That ended Jim’s social activities for some time. There were no more birthday parties among Clem’s friends, but Clem tried on several occasions to get Jim to accompany him on visits to other rooms, and Jim thanked him and declined firmly. Clem called him a hermit.
Following the Lorimer game Jim’s services were called on daily. Sometimes he got into the scrimmage for only a handful of minutes, infrequently he worked through a whole period. He had survived the second and last cut and had taken his place on the squad as a second-string tackle. There was even the possibility, indeed the probability, of getting into the Kenly Hall game, for the roster of tackles included only three others: Roice, Sawyer and Mulford. Jim was the least experienced of the lot, and at this stage he knew perfectly well that so far as playing ability went he was a bad fourth. But he had hopes of becoming as good as Mulford, at least. In more optimistic moments he even saw himself rivaling Willard Sawyer, who was the present incumbent of the right tackle position. What he couldn’t imagine was ever equaling Roice. “Rolls” was almost the best lineman on the team. Only Captain Fingal was graded above him by popular opinion.
Jim had not only held the weight he had brought back with him but had added three pounds to it, and while, later on, he frequently dropped those three during a hard afternoon, he always found them again. Had Jim been more experienced he might well have wondered sometimes at being retained on the squad. He had played football but three weeks or so before the present season and had not during those three weeks shown much ability. He was at least six pounds lighter than the position called for, since Alton always presented a heavy line. In general appearance, he did not suggest the ideal tackle. But Jim had seen little football and so it didn’t occur to him that there was anything unusual in his choice as a tackle. Not a few amateur critics, however, declared that Todd might be end material but would never be of any value as a tackle. He didn’t have enough weight, they said, and what he had wasn’t distributed properly. Besides, who was he, anyway, and what had he ever done to get where he was?

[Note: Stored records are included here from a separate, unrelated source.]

File: src/rtl/agkf_pkg.sv
`default_nettype none
// ----------------------------------------------------------------------------
// agkf_pkg: shared types, constants and arithmetic helpers
// Holds the port payload types, the arithmetic unit's request and response
// types, and the step program that the filter sequencer runs for each sample.
// ----------------------------------------------------------------------------
package agkf_pkg;

    // Port payloads.
    typedef struct packed {
        logic signed [31:0] accel_angle;
        logic signed [31:0] gyro_rate;
    } t_in_item;

    typedef struct packed {
        logic signed [31:0] angle_out;
        logic signed [31:0] rate_out;
    } t_out_item;

    // Configuration register indexes.
    typedef enum logic [2:0] {
        CFG_TIME_STEP     = 3'd0,
        CFG_ANGLE_NOISE   = 3'd1,
        CFG_RATE_NOISE    = 3'd2,
        CFG_MEASURE_NOISE = 3'd3,
        CFG_GYRO_OFFSET   = 3'd4
    } t_cfg_idx;

    localparam int INT_FRAC = 24;
    localparam logic signed [47:0] MAX48 = 48'sh7FFF_FFFF_FFFF;
    localparam logic signed [47:0] MIN48 = 48'sh8000_0000_0000;
    localparam logic signed [47:0] ONE_Q24 = 48'sh0000_0100_0000;
    // 180/pi in Q24.24.
    localparam logic signed [47:0] DEG_PER_RAD_Q24 = 48'sd961263669;

    typedef enum logic [1:0] {
        OP_ADD = 2'd0,
        OP_SUB = 2'd1,
        OP_MUL = 2'd2,
        OP_DIV = 2'd3
    } t_op;

    // Operand sources and result destinations of the step program.
    typedef enum logic [4:0] {
        SRC_ZERO = 5'd0,
        SRC_ACC  = 5'd1,
        SRC_GYR  = 5'd2,
        SRC_OFF  = 5'd3,
        SRC_DT   = 5'd4,
        SRC_QA   = 5'd5,
        SRC_QG   = 5'd6,
        SRC_R    = 5'd7,
        SRC_ANG  = 5'd8,
        SRC_BIAS = 5'd9,
        SRC_DPR  = 5'd10,
        SRC_P00  = 5'd11,
        SRC_P01  = 5'd12,
        SRC_P10  = 5'd13,
        SRC_P11  = 5'd14,
        SRC_T    = 5'd15,
        SRC_TB   = 5'd16,
        SRC_PRED = 5'd17,
        SRC_ERR  = 5'd18,
        SRC_K0   = 5'd19,
        SRC_K1   = 5'd20
    } t_src;

    typedef struct packed {
        t_op  op;
        t_src a;
        t_src b;
        t_src dst;
        logic last;
    } t_step;

    typedef struct packed {
        logic             start;
        t_op              op;
        logic signed [47:0] a;
        logic signed [47:0] b;
    } t_alu_req;

    typedef struct packed {
        logic             done;
        logic signed [47:0] result;
    } t_alu_rsp;

    localparam int PROG_LEN = 30;
    localparam int PC_W = $clog2(PROG_LEN);

    function automatic t_step mk(t_op op, t_src dst, t_src a, t_src b, logic last);
        t_step s;
        s.op   = op;
        s.a    = a;
        s.b    = b;
        s.dst  = dst;
        s.last = last;
        return s;
    endfunction

    // One sample: predict, propagate covariance, find gains, correct.
    function automatic t_step prog_step(logic [PC_W-1:0] pc);
        t_step s;
        case (pc)
            5'd0:  s = mk(OP_SUB, SRC_T,    SRC_GYR,  SRC_OFF, 1'b0);
            5'd1:  s = mk(OP_MUL, SRC_T,    SRC_T,    SRC_DT,  1'b0);
            5'd2:  s = mk(OP_MUL, SRC_T,    SRC_T,    SRC_DPR, 1'b0);
            5'd3:  s = mk(OP_SUB, SRC_PRED, SRC_ANG,  SRC_T,   1'b0);
            5'd4:  s = mk(OP_SUB, SRC_T,    SRC_QA,   SRC_P01, 1'b0);
            5'd5:  s = mk(OP_SUB, SRC_T,    SRC_T,    SRC_P10, 1'b0);
            5'd6:  s = mk(OP_SUB, SRC_TB,   SRC_ZERO, SRC_P11, 1'b0);
            5'd7:  s = mk(OP_MUL, SRC_T,    SRC_T,    SRC_DT,  1'b0);
            5'd8:  s = mk(OP_ADD, SRC_P00,  SRC_P00,  SRC_T,   1'b0);
            5'd9:  s = mk(OP_MUL, SRC_T,    SRC_TB,   SRC_DT,  1'b0);
            5'd10: s = mk(OP_ADD, SRC_P01,  SRC_P01,  SRC_T,   1'b0);
            5'd11: s = mk(OP_ADD, SRC_P10,  SRC_P10,  SRC_T,   1'b0);
            5'd12: s = mk(OP_MUL, SRC_T,    SRC_QG,   SRC_DT,  1'b0);
            5'd13: s = mk(OP_ADD, SRC_P11,  SRC_P11,  SRC_T,   1'b0);
            5'd14: s = mk(OP_SUB, SRC_ERR,  SRC_ACC,  SRC_PRED, 1'b0);
            5'd15: s = mk(OP_ADD, SRC_TB,   SRC_R,    SRC_P00, 1'b0);
            5'd16: s = mk(OP_DIV, SRC_K0,   SRC_P00,  SRC_TB,  1'b0);
            5'd17: s = mk(OP_DIV, SRC_K1,   SRC_P10,  SRC_TB,  1'b0);
            // Gain corrections use the covariance before correction, so the
            // rows are ordered such that each old entry is read before it changes.
            5'd18: s = mk(OP_MUL, SRC_T,    SRC_K1,   SRC_P00, 1'b0);
            5'd19: s = mk(OP_SUB, SRC_P10,  SRC_P10,  SRC_T,   1'b0);
            5'd20: s = mk(OP_MUL, SRC_T,    SRC_K1,   SRC_P01, 1'b0);
            5'd21: s = mk(OP_SUB, SRC_P11,  SRC_P11,  SRC_T,   1'b0);
            5'd22: s = mk(OP_MUL, SRC_T,    SRC_K0,   SRC_P01, 1'b0);
            5'd23: s = mk(OP_SUB, SRC_P01,  SRC_P01,  SRC_T,   1'b0);
            5'd24: s = mk(OP_MUL, SRC_T,    SRC_K0,   SRC_P00, 1'b0);
            5'd25: s = mk(OP_SUB, SRC_P00,  SRC_P00,  SRC_T,   1'b0);
            5'd26: s = mk(OP_MUL, SRC_T,    SRC_K1,   SRC_ERR, 1'b0);
            5'd27: s = mk(OP_ADD, SRC_TB,   SRC_BIAS, SRC_T,   1'b0);
            5'd28: s = mk(OP_MUL, SRC_T,    SRC_K0,   SRC_ERR, 1'b0);
            5'd29: s = mk(OP_ADD, SRC_PRED, SRC_PRED, SRC_T,   1'b1);
            default: s = mk(OP_ADD, SRC_ZERO, SRC_ZERO, SRC_ZERO, 1'b1);
        endcase
        return s;
    endfunction

    function automatic logic [47:0] mag48(logic signed [47:0] v);
        return v[47] ? (48'd0 - 48'(v)) : 48'(v);
    endfunction

    function automatic logic signed [47:0] sat48(logic signed [48:0] s);
        logic signed [47:0] r;
        if (s[48] != s[47]) begin
            r = s[48] ? MIN48 : MAX48;
        end else begin
            r = s[47:0];
        end
        return r;
    endfunction

    // Applies a sign to a magnitude and saturates to the 48-bit range.
    function automatic logic signed [47:0] sat_sign(logic [72:0] m, logic neg);
        logic signed [47:0] r;
        if (neg) begin
            r = (m > 73'h8000_0000_0000) ? MIN48 : (48'd0 - m[47:0]);
        end else begin
            r = (m > 73'h7FFF_FFFF_FFFF) ? MAX48 : m[47:0];
        end
        return r;
    endfunction

endpackage
`default_nettype wire

File: src/rtl/agkf_alu.sv
`default_nettype none
// ----------------------------------------------------------------------------
// agkf_alu: shared saturating Q24.24 arithmetic unit
// Add and subtract with the result registered, multiply from four 24x24
// partial products, divide by restoring division one quotient bit per cycle.
// ----------------------------------------------------------------------------
module agkf_alu (
    input  wire                 i_clk,
    input  wire                 i_rst_n,
    input  agkf_pkg::t_alu_req  i_req,
    output agkf_pkg::t_alu_rsp  o_rsp
);

    localparam int DIV_STEPS = 72;

    logic               r_busy, n_busy;
    agkf_pkg::t_op      r_op, n_op;
    logic [6:0]         r_cnt, n_cnt;
    logic               r_neg, n_neg;
    logic [47:0]        r_ma, n_ma;
    logic [47:0]        r_mb, n_mb;
    logic [96:0]        r_acc, n_acc;
    logic [47:0]        r_prod, n_prod;
    logic [47:0]        r_rem, n_rem;
    logic [47:0]        r_q, n_q;
    logic               r_ovf, n_ovf;
    logic [71:0]        r_dvd, n_dvd;
    logic               r_done, n_done;
    logic signed [47:0] r_res, n_res;

    logic [23:0] w_pa, w_pb;
    logic [48:0] w_trial;
    logic [48:0] w_sum;
    logic [72:0] w_qm;

    assign o_rsp.done   = r_done;
    assign o_rsp.result = r_res;

    always_comb begin
        w_pa    = r_cnt[2] ? r_ma[47:24] : r_ma[23:0];
        w_pb    = r_cnt[1] ? r_mb[47:24] : r_mb[23:0];
        w_trial = {r_rem, r_dvd[71]};
        w_qm    = (r_ovf || r_q[47]) ? 73'h1_0000_0000_0000 : {25'd0, r_q};
        if (i_req.op == agkf_pkg::OP_SUB) begin
            w_sum = {i_req.a[47], i_req.a} - {i_req.b[47], i_req.b};
        end else begin
            w_sum = {i_req.a[47], i_req.a} + {i_req.b[47], i_req.b};
        end

        n_busy = r_busy;
        n_op   = r_op;
        n_cnt  = r_cnt;
        n_neg  = r_neg;
        n_ma   = r_ma;
        n_mb   = r_mb;
        n_acc  = r_acc;
        n_prod = r_prod;
        n_rem  = r_rem;
        n_q    = r_q;
        n_ovf  = r_ovf;
        n_dvd  = r_dvd;
        n_done = 1'b0;
        n_res  = r_res;

        if (!r_busy && i_req.start) begin
            n_op  = i_req.op;
            n_neg = i_req.a[47] ^ i_req.b[47];
            n_ma  = agkf_pkg::mag48(i_req.a);
            n_mb  = agkf_pkg::mag48(i_req.b);
            n_cnt = '0;
            case (i_req.op)
                agkf_pkg::OP_ADD, agkf_pkg::OP_SUB: begin
                    n_res  = agkf_pkg::sat48($signed(w_sum));
                    n_done = 1'b1;
                end
                agkf_pkg::OP_MUL: begin
                    // Rounding constant for the final drop of 24 fraction bits.
                    n_acc  = 97'd1 << (agkf_pkg::INT_FRAC - 1);
                    n_busy = 1'b1;
                end
                agkf_pkg::OP_DIV: begin
                    if (i_req.b == '0) begin
                        n_res  = '0;
                        n_done = 1'b1;
                    end else begin
                        n_dvd  = {agkf_pkg::mag48(i_req.a), 24'd0};
                        n_rem  = '0;
                        n_q    = '0;
                        n_ovf  = 1'b0;
                        n_busy = 1'b1;
                    end
                end
                default: begin
                    n_done = 1'b1;
                end
            endcase
        end else if (r_busy) begin
            if (r_op == agkf_pkg::OP_MUL) begin
                if (r_cnt == 7'd8) begin
                    n_res  = agkf_pkg::sat_sign(r_acc[96:24], r_neg);
                    n_done = 1'b1;
                    n_busy = 1'b0;
                end else begin
                    if (!r_cnt[0]) begin
                        n_prod = w_pa * w_pb;
                    end else begin
                        case ({1'b0, r_cnt[2]} + {1'b0, r_cnt[1]})
                            2'd0:    n_acc = r_acc + {49'd0, r_prod};
                            2'd1:    n_acc = r_acc + {25'd0, r_prod, 24'd0};
                            default: n_acc = r_acc + {1'b0, r_prod, 48'd0};
                        endcase
                    end
                    n_cnt = r_cnt + 7'd1;
                end
            end else begin
                if (r_cnt == 7'(DIV_STEPS)) begin
                    n_res  = agkf_pkg::sat_sign(w_qm, r_neg);
                    n_done = 1'b1;
                    n_busy = 1'b0;
                end else begin
                    if (w_trial >= {1'b0, r_mb}) begin
                        n_rem = 48'(w_trial - {1'b0, r_mb});
                        n_q   = {r_q[46:0], 1'b1};
                    end else begin
                        n_rem = w_trial[47:0];
                        n_q   = {r_q[46:0], 1'b0};
                    end
                    // Any quotient bit at or above bit 47 means saturation.
                    n_ovf = r_ovf | r_q[47];
                    n_dvd = {r_dvd[70:0], 1'b0};
                    n_cnt = r_cnt + 7'd1;
                end
            end
        end
    end

    always_ff @(posedge i_clk) begin
        if (!i_rst_n) begin
            r_busy <= 1'b0;
            r_done <= 1'b0;
        end else begin
            r_busy <= n_busy;
            r_done <= n_done;
        end
        r_op   <= n_op;
        r_cnt  <= n_cnt;
        r_neg  <= n_neg;
        r_ma   <= n_ma;
        r_mb   <= n_mb;
        r_acc  <= n_acc;
        r_prod <= n_prod;
        r_rem  <= n_rem;
        r_q    <= n_q;
        r_ovf  <= n_ovf;
        r_dvd  <= n_dvd;
        r_res  <= n_res;
    end

endmodule
`default_nettype wire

But Coach Cade wasn’t making a very great mistake. If Jim was somewhat lacking in weight—he was nine pounds lighter than Rolls Roice, for instance—he possessed two other of the necessary qualifications of a good tackle, and might later show that he had a third. Weight he lacked, mental ability he had not shown, but physical speed and stamina he did have. He was fast developing into the speediest candidate for his position, and Coach Cade, who held speed in the deepest reverence, was ready to forgive him many shortcomings. Also, Jim had hard muscles, muscles developed in the open air and at a greater variety of strenuous tasks than most boys know, and he had endurance. You might tire Jim, but you couldn’t tire him out. At least, no one ever had. Jim’s father could tell you of walking sixty miles between daybreak and sundown in the old days of logging in Maine; and Jim looked a whole lot like his father! Coach Cade couldn’t know of the boy’s stamina yet, but he did suspect it, and as time went on he was able to indulge in not a little self-gratulation, which is pleasant even to a football coach.
Once having become thoroughly interested in the game, Jim learned about twice as fast as he had before. At first he accepted instruction without giving it much thought. Now he sought the reason for everything he was taught, found it and understood what he was doing and why. Jim liked to know the logic of what he undertook. If he couldn’t discover a reason for doing a thing he didn’t do it unless some one forced him to. Then he did it only half-heartedly. His rules book helped him a lot. There were books that would have explained many things to him and saved him much thought, but he didn’t know of them; and studying things out for himself doubtless made him remember them better. He amused Clem about this time—I am speaking of the week between the Lorimer and Southport games—by buying a football of his own and keeping it on the closet shelf. Several times daily he would take it down and handle it; drop it on the floor and catch it as it rebounded, place it on the floor and pick it up with one hand, his long fingers wrapping themselves about the end like—as Clem phrased it—a starfish on a quahog. Sometimes Clem would look up to find Jim with the ball poised in his right hand as if he meant to hurl it straight through the window, and always when he studied his rules book the brown leather spheroid was in his lap. Clem told him one evening, in mild protest, that he was sickening.
“You fondle that silly thing like it was a baby! What’s the idea, Jim?”
“Just want to—to get used to it,” replied Jim. “Want to know what I can do with it. You see, shaped like it is, you can’t handle it just like you can a round ball, Clem.”
“My word! Think of that! And you discovered that all by yourself, too, didn’t you?”
“Shut up,” said Jim, grinning. “Say, just stand over there and toss me a few, will you?”